Der Brand in einer geplanten Asylbewerberunterkunft in Flensburg war nach Einschätzung der Polizei ein Anschlag. "Anwohner hörten einen lauten Knall und sahen Flammen aus einer Einzimmerwohnung", schilderte ein Polizeisprecher den Vorfall. Die Wohnung im Erdgeschoss brannte demnach aus. Verletzt wurde niemand.

Das Gebäude war unbewohnt. Nach Angaben der Polizei war das Feuer in der Nacht ausgebrochen, das laute Geräusch schreckte Anwohner kurz nach 1 Uhr auf. Die Feuerwehr wurde alarmiert. Bei ihrem Eintreffen kurze Zeit später waren die Flammen aber bereits erloschen. Der Staatsschutz, die Polizeiabteilung für politische Delikte, hat die Ermittlungen übernommen.      

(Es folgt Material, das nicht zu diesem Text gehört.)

==> src/rtl/addsub_pkg.sv <==
package addsub_pkg;

    localparam int REL_BITS = 4;

    typedef enum logic [REL_BITS-1:0] {
        REL_EQ  = 4'd0,
        REL_NE  = 4'd1,
        REL_LT  = 4'd2,
        REL_LE  = 4'd3,
        REL_GE  = 4'd4,
        REL_GT  = 4'd5,
        REL_LTU = 4'd6,
        REL_LEU = 4'd7,
        REL_GEU = 4'd8,
        REL_GTU = 4'd9
    } rel_code_e;

    typedef struct packed {
        logic z;
        logic n;
        logic c;
        logic v;
    } cond_flags_t;

endpackage

==> src/rtl/addsub_operand_cond.sv <==
module addsub_operand_cond #(
    parameter int WIDTH = 8
) (
    input  logic [WIDTH-1:0] b_in,
    input  logic             invert,
    output logic [WIDTH-1:0] b_out,
    output logic             carry_in
);

    // Per-bit conditional inversion; the +1 of negation becomes the carry-in.
    for (genvar i = 0; i < WIDTH; i++) begin : g_inv
        assign b_out[i] = b_in[i] ^ invert;
    end
    assign carry_in = invert;

    always_comb begin
        if (invert) begin
            AST_INVERTED_OPERAND: assert (b_out == ~b_in);
        end else begin
            AST_PASSED_OPERAND: assert (b_out == b_in);
        end
    end

endmodule

==> src/rtl/addsub_ripple.sv <==
module addsub_ripple #(
    parameter int WIDTH = 8
) (
    input  logic [WIDTH-1:0] a,
    input  logic [WIDTH-1:0] b,
    input  logic             cin,
    output logic [WIDTH-1:0] sum,
    output logic             cout
);

    localparam int EXT = WIDTH + 1;

    logic [WIDTH:0] carry;

    assign carry[0] = cin;

    for (genvar i = 0; i < WIDTH; i++) begin : g_fa
        logic half;
        assign half         = a[i] ^ b[i];
        assign sum[i]       = half ^ carry[i];
        assign carry[i + 1] = (a[i] & b[i]) | (half & carry[i]);
    end

    assign cout = carry[WIDTH];

    always_comb begin
        AST_RIPPLE_SUM: assert ({cout, sum} ==
            (EXT'({1'b0, a}) + EXT'({1'b0, b}) + EXT'({{WIDTH{1'b0}}, cin})));
    end

endmodule

==> src/rtl/addsub_flag_gen.sv <==
module addsub_flag_gen
    import addsub_pkg::*;
#(
    parameter int WIDTH = 8
) (
    input  logic [WIDTH-1:0] sum,
    input  logic             carry_out,
    input  logic             a_sign,
    input  logic             b_sign,
    output cond_flags_t      flags
);

    localparam int MSB = WIDTH - 1;

    always_comb begin
        flags.z = ~|sum;
        flags.n = sum[MSB];
        flags.c = carry_out;
        flags.v = (a_sign == b_sign) && (sum[MSB] != a_sign);
    end

    always_comb begin
        if (flags.v) begin
            AST_OVF_SIGNS: assert (flags.n != a_sign);
        end
        if (flags.z) begin
            AST_ZERO_NOT_NEG: assert (!flags.n);
        end
    end

endmodule

==> src/rtl/addsub_rel_decode.sv <==
module addsub_rel_decode
    import addsub_pkg::*;
(
    input  cond_flags_t          flags,
    input  logic [REL_BITS-1:0]  code,
    output logic                 hit
);

    logic lt_s;
    logic le_u;

    assign lt_s = flags.n ^ flags.v;
    assign le_u = ~flags.c | flags.z;

    always_comb begin
        unique case (code)
            REL_EQ:  hit = flags.z;
            REL_NE:  hit = ~flags.z;
            REL_LT:  hit = lt_s;
            REL_LE:  hit = flags.z | lt_s;
            REL_GE:  hit = ~lt_s;
            REL_GT:  hit = ~(flags.z | lt_s);
            REL_LTU: hit = ~flags.c;
            REL_LEU: hit = le_u;
            REL_GEU: hit = flags.c;
            REL_GTU: hit = ~le_u;
            default: hit = 1'b0;
        endcase
    end

    always_comb begin
        if (code > REL_GTU) begin
            AST_UNUSED_CODE_LOW: assert (!hit);
        end
    end

endmodule

==> src/rtl/addsub_flags_unit.sv <==
module addsub_flags_unit
    import addsub_pkg::*;
#(
    parameter int WIDTH = 8
) (
    input  logic [WIDTH-1:0]    op_a,
    input  logic [WIDTH-1:0]    op_b,
    input  logic                sub_sel,
    input  logic [3:0]          rel_sel,
    output logic [WIDTH-1:0]    result,
    output logic                flag_z,
    output logic                flag_n,
    output logic                flag_c,
    output logic                flag_v,
    output logic                rel_out
);

    localparam int MSB = WIDTH - 1;

    logic [WIDTH-1:0] b_eff;
    logic             cin;
    logic             cout;
    cond_flags_t      flags;

    addsub_operand_cond #(.WIDTH(WIDTH)) u_cond (
        .b_in     (op_b),
        .invert   (sub_sel),
        .b_out    (b_eff),
        .carry_in (cin)
    );

    addsub_ripple #(.WIDTH(WIDTH)) u_adder (
        .a    (op_a),
        .b    (b_eff),
        .cin  (cin),
        .sum  (result),
        .cout (cout)
    );

    addsub_flag_gen #(.WIDTH(WIDTH)) u_flags (
        .sum       (result),
        .carry_out (cout),
        .a_sign    (op_a[MSB]),
        .b_sign    (b_eff[MSB]),
        .flags     (flags)
    );

    addsub_rel_decode u_rel (
        .flags (flags),
        .code  (rel_sel),
        .hit   (rel_out)
    );

    assign flag_z = flags.z;
    assign flag_n = flags.n;
    assign flag_c = flags.c;
    assign flag_v = flags.v;

    always_comb begin
        if (sub_sel) begin
            AST_SUB_RESULT: assert (result == op_a - op_b);
            AST_SUB_CARRY: assert (flag_c == (op_a >= op_b));
            if (rel_sel == REL_EQ) begin
                AST_SUB_EQ: assert (rel_out == (op_a == op_b));
            end
            if (rel_sel == REL_LT) begin
                AST_SUB_LT: assert (rel_out == ($signed(op_a) < $signed(op_b)));
            end
            if (rel_sel == REL_LTU) begin
                AST_SUB_LTU: assert (rel_out == (op_a < op_b));
            end
        end else begin
            AST_ADD_RESULT: assert (result == op_a + op_b);
        end
        if (rel_sel > REL_GTU) begin
            AST_UNUSED_CODE: assert (!rel_out);
        end
    end

endmodule

==> config.mk <==
export PLATFORM = sky130hd
export DESIGN_NAME = addsub_flags_unit
export DESIGN_NICKNAME = d
export VERILOG_FILES = /design/src/rtl/addsub_pkg.sv /design/src/rtl/addsub_operand_cond.sv /design/src/rtl/addsub_ripple.sv /design/src/rtl/addsub_flag_gen.sv /design/src/rtl/addsub_rel_decode.sv /design/src/rtl/addsub_flags_unit.sv
export SDC_FILE = /design/constraint.sdc
export NUM_CORES = 1
export LEC_CHECK = 0
export BUFFER_PORTS_ARGS = -buffer_cell sky130_fd_sc_hd__buf_2
export CORE_AREA = 2 2 39 41
export DETAILED_ROUTE_END_ITERATION = 10
export DIE_AREA = 0 0 41 43
export PLACE_DENSITY = 0.73
export SLEW_MARGIN = 40
export SYNTH_ARGS = -nofsm -noshare
export SYNTH_HDL_FRONTEND = slang
export SYNTH_SLANG_ARGS = --single-unit
export TNS_END_PERCENT = 100
==> constraint.sdc <==
create_clock -name vclk -period 7.6
set_input_delay 1.52 -clock vclk [all_inputs]
set_output_delay 1.52 -clock vclk [all_outputs]
set_load 0.02 [all_outputs]
==> out/qor.yml <==
status: "completed"
rsz0062_at_grt: "no"
timing_hold_violations_final: 0
maxSlewHeadroom_pct: 84.03
critPathCapture: "rel_out"
fin_cells: 103
power_mw: 0.08436
finalMaxSlewViolations: 0
hold_path_class: "primary input to primary output"
setup_violations: 0
p_leak_nw: 0.3638
core-area_sq_um: 1384
p_seq_share_pct: 0
via_per_inst: 4.476
nClkBuffers: 0
synthesis.instances: 55
diodes: 0
wire_per_inst_um: 9.767
die_w_um: 41
vias: 461
timing.fmax_mhz: 135.1
start_util_pct: 31.65
worstSetupPathType: "primary input to primary output"
grtUsageTotal_pct: 12.71
power_density_nw_per_um2: 135.1
avgSynthCellArea_sq_um: 7.962
first_global_vias: 436
row_count: 14
grt-ovfl-total: 0
p_int_mw: 0.03425
grt_pass1_wl_mm: 1.642
start_kind: "primary input"
dp_cells: 103
ios: 34
totalWireLength_mm: 1.006
worstSetupStartpoint: "sub_sel"
antenna_left: 0
finalCriticalPeriod_ns: 7.401
grt_max_degree: 9
drc_errors: 0
antenna_found_initial: 0
fin_area_sq_um: 624.3
synth_cell_types: 21
synth_seq_area_share_pct: 0
worst_pin_slew_ns: 0.2329
p_switching_mw: 0.05011
p_sw_share_pct: 59.40
critPathRequiredTime_ns: 6.08
fill_cells: 144
netlist_area_sq_um: 437.9
finalCritPeriodShare_pct: 97.39
maxCapViolCount: 0
dp_hpwl_um: 939.5
die_height_um: 43
power_frac_comb_pct: 100.0
seq_cells: 0
vdd_ir_drop_max_v: 0.00004247
ys.warnings.count: 0
path_max_fanout: 8
cts.repair.resized: 0
seqCellArea_sq_um: 0
numPortBuffers: 34
area_delta_synth_final_pct: 42.57
multiInputGateArea_sq_um: 364.1
ctsHoldBuffers: 0
pwr-share-clk_pct: 0
post_cts_buffers: 0
setup_tns_ns: 0
place_area_sq_um: 616.8
crit_path_end_kind: "primary output"
dieArea_sq_um: 1763
nets: 118
routabilityCongestion: 0.5770
crit_arrival_ns: 5.88
syn-num-nets: 84
drive_above_1_share_pct: 44.83
drt_iter0_drc: 1
dr.pass1.iters: 4
==> cell usage in the layout (no fill, tap or decap), drive strengths merged, types with 2 or more instances in the layout <==
cell    n
fa      7
xor2    3
buf    33
mux2i   2
or3     2
nand3   2
xnor2   6
a21oi   2
nor2    2
inv    18
==> cells by family (layout without fill, tap and decap cells) <==
family / Yosys count / after routing / synth area share, %
AO/OA/AOI/OAI: 5 / 5 / 8.572
XOR/XNOR: 9 / 9 / 18.00
buffers and inverters: 20 / 52 / 18.00
adder cells (fa/ha/maj): 8 / 8 / 34.86
AND/OR/NAND/NOR: 10 / 10 / 13.43
multiplexers: 3 / 3 / 7.143
==> through the flow <==
step | setup slack (ns) | util [%] | hold slack [ns]
5_1_grt | 0.02638 | 45.12 | 3.413
4_1_cts | 0.09960 | 44.57 | 3.387
6_report | 0.1987 | 45.12 | 3.381
2_1_floorplan | 0.2391 | - | 3.175
3_3_place_gp | 0.2088 | 44.57 | 3.357
3_5_place_dp | 0.1080 | 44.57 | 3.384
==> synthesized netlist by cell type <==
cell,n,area [sq um]
a21oi_1,2,10.01
a2bb2oi_1,1,8.760
buf_4,1,7.510
clkbuf_1,1,3.750
fa_1,7,140.1
ha_1,1,12.51
inv_1,18,67.56
mux2_2,1,11.26
mux2i_1,2,20.02
nand2b_1,1,6.260
nand3_1,2,10.01
nand4_1,1,6.260
nor2_1,2,7.510
nor3_1,1,5.000
o2111ai_1,1,8.760
o32a_1,1,10.01
or2_2,1,6.260
or3_1,1,6.260
or3_4,1,11.26
xnor2_1,6,52.55
xor2_1,3,26.28
==> power groups by stage <==
stage / Clock, mW / Sequential (mW) / Combinational [mW]
3_5_place_dp: 0 / 0 / 0.0843
2_1_floorplan: 0 / 0 / 0.0585
4_1_cts: 0 / 0 / 0.0845
6_report: 0 / 0 / 0.0844
5_1_grt: 0 / 0 / 0.0958
3_3_place_gp: 0 / 0 / 0.0819
==> worst min path at each step <==
stage / start / endpoint / slack (ns) / cells after the start
after CTS: op_a[0] / result[0] / 3.39 / 3
after global routing: op_a[0] / result[0] / 3.41 / 3
final: op_a[0] / result[0] / 3.38 / 3
after global placement: op_a[0] / result[0] / 3.36 / 3
after detailed placement: op_a[0] / result[0] / 3.38 / 3
after floorplan: op_b[0] / result[0] / 3.18 / 1
==> worst max-delay path, stage by stage <==
cell      delay (ns)
clkbuf_4        0.17
xnor2_1         0.16
fa_1            0.41
fa_1            0.39
fa_1            0.40
fa_1            0.39
fa_1            0.40
fa_2            0.36
fa_2            0.57
nand4_1         0.11
or3_4           0.40
or3_1           0.35
nand3_1         0.08
buf_2           0.16
==> layout make-up <==
class                           instances  share of cell area, %
Inverter                               18                  10.82
Multi-Input combinational cell         35                  58.32
Tap cell                               16                  3.206
Timing Repair Buffer                   34                  27.66
==> metal layers <==
metal	wire [um]	vias to the layer above	track usage [%]
met1	374	205	15.36
met5	0	-	0
met2	523	24	24.69
met3	109	0	0
li1	-	232	-
met4	0	0	0
(Power assumes the default switching activity.)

Das Wohnhaus sollte eigentlich abgerissen werden, wurde aber wieder hergerichtet, um in mehreren Wohnungen Asylbewerber unterzubringen. In der nächsten Woche sollten Flüchtlinge einziehen. 

In den vergangenen Monaten haben sich in Deutschland Anschläge auf geplante oder bewohnte Flüchtlingsunterkünfte gehäuft, allein in den vergangenen vier Wochen gab es Angriffe in Boizenburg, Gerstungen, Dresden, Oberteuringen und Wertheim.